## GOAL OF THE EXERCISE:
Word for word, transcribe all the entries shown below.

## MATERIAL FOR THIS EXERCISE:
--*--

Setup of run A:
==> flow/design.v (excerpt) <==
module arbiter_puf #(parameter challenge_size = 8, response_width = 24)
					(input logic [challenge_size-1 : 0] challenge,
					input logic clk, reset,
					output logic [response_width-1 : 0] response);
logic [challenge_size-1 : 0] out_lfsr;
logic [31:0] out_muxchain;
logic temp_out_mux1, temp_out_mux2;
logic out_mux1, out_mux2, en;
logic [7:0] count;
logic temp_comp;
logic [response_width-1 : 0] temp_response;
lfsr #(challenge_size) lfsr1(.clk(clk), .en_lfsr(en), .reset(reset), .in_lfsr(challenge), .out_lfsr(out_lfsr));
logic [7:0] out_chain0, out_chain1;
chain c0 (.in(en), .clk(clk), .reset(reset), .challenge(out_lfsr), .out_chain(out_chain0));
chain c1 (.in(en), .clk(clk), .reset(reset), .challenge(out_lfsr), .out_chain(out_chain1));
assign out_muxchain[7:0] = out_chain0;
assign out_muxchain[15:8] = out_chain1;
assign out_muxchain[31:16] = '0;
mux16_1 m3(.in0(out_muxchain[0]), .in1(out_muxchain[1]), .in2(out_muxchain[2]), .in3(out_muxchain[3]), .in4(out_muxchain[4]), .in5(out_muxchain[5]), .in6(out_muxchain[6]), .in7(out_muxchain[7]), .in8(out_muxchain[8]), .in9(out_muxchain[9]), .in10(out_muxchain[10]), .in11(out_muxchain[11]), .in12(out_muxchain[12]), .in13(out_muxchain[13]), .in14(out_muxchain[14]), .in15(out_muxchain[15]), .se(out_lfsr[3:0]), .out(temp_out_mux1)); 
mux16_1 m4(.in0(out_muxchain[16]), .in1(out_muxchain[17]), .in2(out_muxchain[18]), .in3(out_muxchain[19]), .in4(out_muxchain[20]), .in5(out_muxchain[21]), .in6(out_muxchain[22]), .in7(out_muxchain[23]), .in8(out_muxchain[24]), .in9(out_muxchain[25]), .in10(out_muxchain[26]), .in11(out_muxchain[27]), .in12(out_muxchain[28]), .in13(out_muxchain[29]), .in14(out_muxchain[30]), .in15(out_muxchain[31]), .se(out_lfsr[7:4]), .out(temp_out_mux2));
assign  out_mux1 = temp_out_mux1;
assign  out_mux2 = temp_out_mux2;
  ...
Size: ~34 I/O pins, about 0.19 sq mm of cells after synthesis.
Settings: LEC_CHECK=0, ABC_AREA=1, CAP_MARGIN=20, CELL_PAD_IN_SITES_DETAIL_PLACEMENT=1, CELL_PAD_IN_SITES_GLOBAL_PLACEMENT=1, CORE_MARGIN=2, CORE_UTILIZATION=59, CTS_CLUSTER_DIAMETER=27, CTS_CLUSTER_SIZE=33, GPL_ROUTABILITY_DRIVEN=0, SLEW_MARGIN=0, TNS_END_PERCENT=30; clock period 8.0 ns.
run.sh (not shown) runs the stock make flow with config.mk's settings and CLKGATE_MAP_FILE=.
Run A reached the end of the flow, and the finished layout is clean on the timing, DRC and antenna checks.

--*--

## REPLY:
Setup of run A:
==> flow/design.v (excerpt) <==
module arbiter_puf #(parameter challenge_size = 8, response_width = 24)
					(input logic [challenge_size-1 : 0] challenge,
					input logic clk, reset,
					output logic [response_width-1 : 0] response);
logic [challenge_size-1 : 0] out_lfsr;
logic [31:0] out_muxchain;
logic temp_out_mux1, temp_out_mux2;
logic out_mux1, out_mux2, en;
logic [7:0] count;
logic temp_comp;
logic [response_width-1 : 0] temp_response;
lfsr #(challenge_size) lfsr1(.clk(clk), .en_lfsr(en), .reset(reset), .in_lfsr(challenge), .out_lfsr(out_lfsr));
logic [7:0] out_chain0, out_chain1;
chain c0 (.in(en), .clk(clk), .reset(reset), .challenge(out_lfsr), .out_chain(out_chain0));
chain c1 (.in(en), .clk(clk), .reset(reset), .challenge(out_lfsr), .out_chain(out_chain1));
assign out_muxchain[7:0] = out_chain0;
assign out_muxchain[15:8] = out_chain1;
assign out_muxchain[31:16] = '0;
mux16_1 m3(.in0(out_muxchain[0]), .in1(out_muxchain[1]), .in2(out_muxchain[2]), .in3(out_muxchain[3]), .in4(out_muxchain[4]), .in5(out_muxchain[5]), .in6(out_muxchain[6]), .in7(out_muxchain[7]), .in8(out_muxchain[8]), .in9(out_muxchain[9]), .in10(out_muxchain[10]), .in11(out_muxchain[11]), .in12(out_muxchain[12]), .in13(out_muxchain[13]), .in14(out_muxchain[14]), .in15(out_muxchain[15]), .se(out_lfsr[3:0]), .out(temp_out_mux1)); 
mux16_1 m4(.in0(out_muxchain[16]), .in1(out_muxchain[17]), .in2(out_muxchain[18]), .in3(out_muxchain[19]), .in4(out_muxchain[20]), .in5(out_muxchain[21]), .in6(out_muxchain[22]), .in7(out_muxchain[23]), .in8(out_muxchain[24]), .in9(out_muxchain[25]), .in10(out_muxchain[26]), .in11(out_muxchain[27]), .in12(out_muxchain[28]), .in13(out_muxchain[29]), .in14(out_muxchain[30]), .in15(out_muxchain[31]), .se(out_lfsr[7:4]), .out(temp_out_mux2));
assign  out_mux1 = temp_out_mux1;
assign  out_mux2 = temp_out_mux2;
  ...
Size: ~34 I/O pins, about 0.19 sq mm of cells after synthesis.
Settings: LEC_CHECK=0, ABC_AREA=1, CAP_MARGIN=20, CELL_PAD_IN_SITES_DETAIL_PLACEMENT=1, CELL_PAD_IN_SITES_GLOBAL_PLACEMENT=1, CORE_MARGIN=2, CORE_UTILIZATION=59, CTS_CLUSTER_DIAMETER=27, CTS_CLUSTER_SIZE=33, GPL_ROUTABILITY_DRIVEN=0, SLEW_MARGIN=0, TNS_END_PERCENT=30; clock period 8.0 ns.
run.sh (not shown) runs the stock make flow with config.mk's settings and CLKGATE_MAP_FILE=.
Run A reached the end of the flow, and the finished layout is clean on the timing, DRC and antenna checks.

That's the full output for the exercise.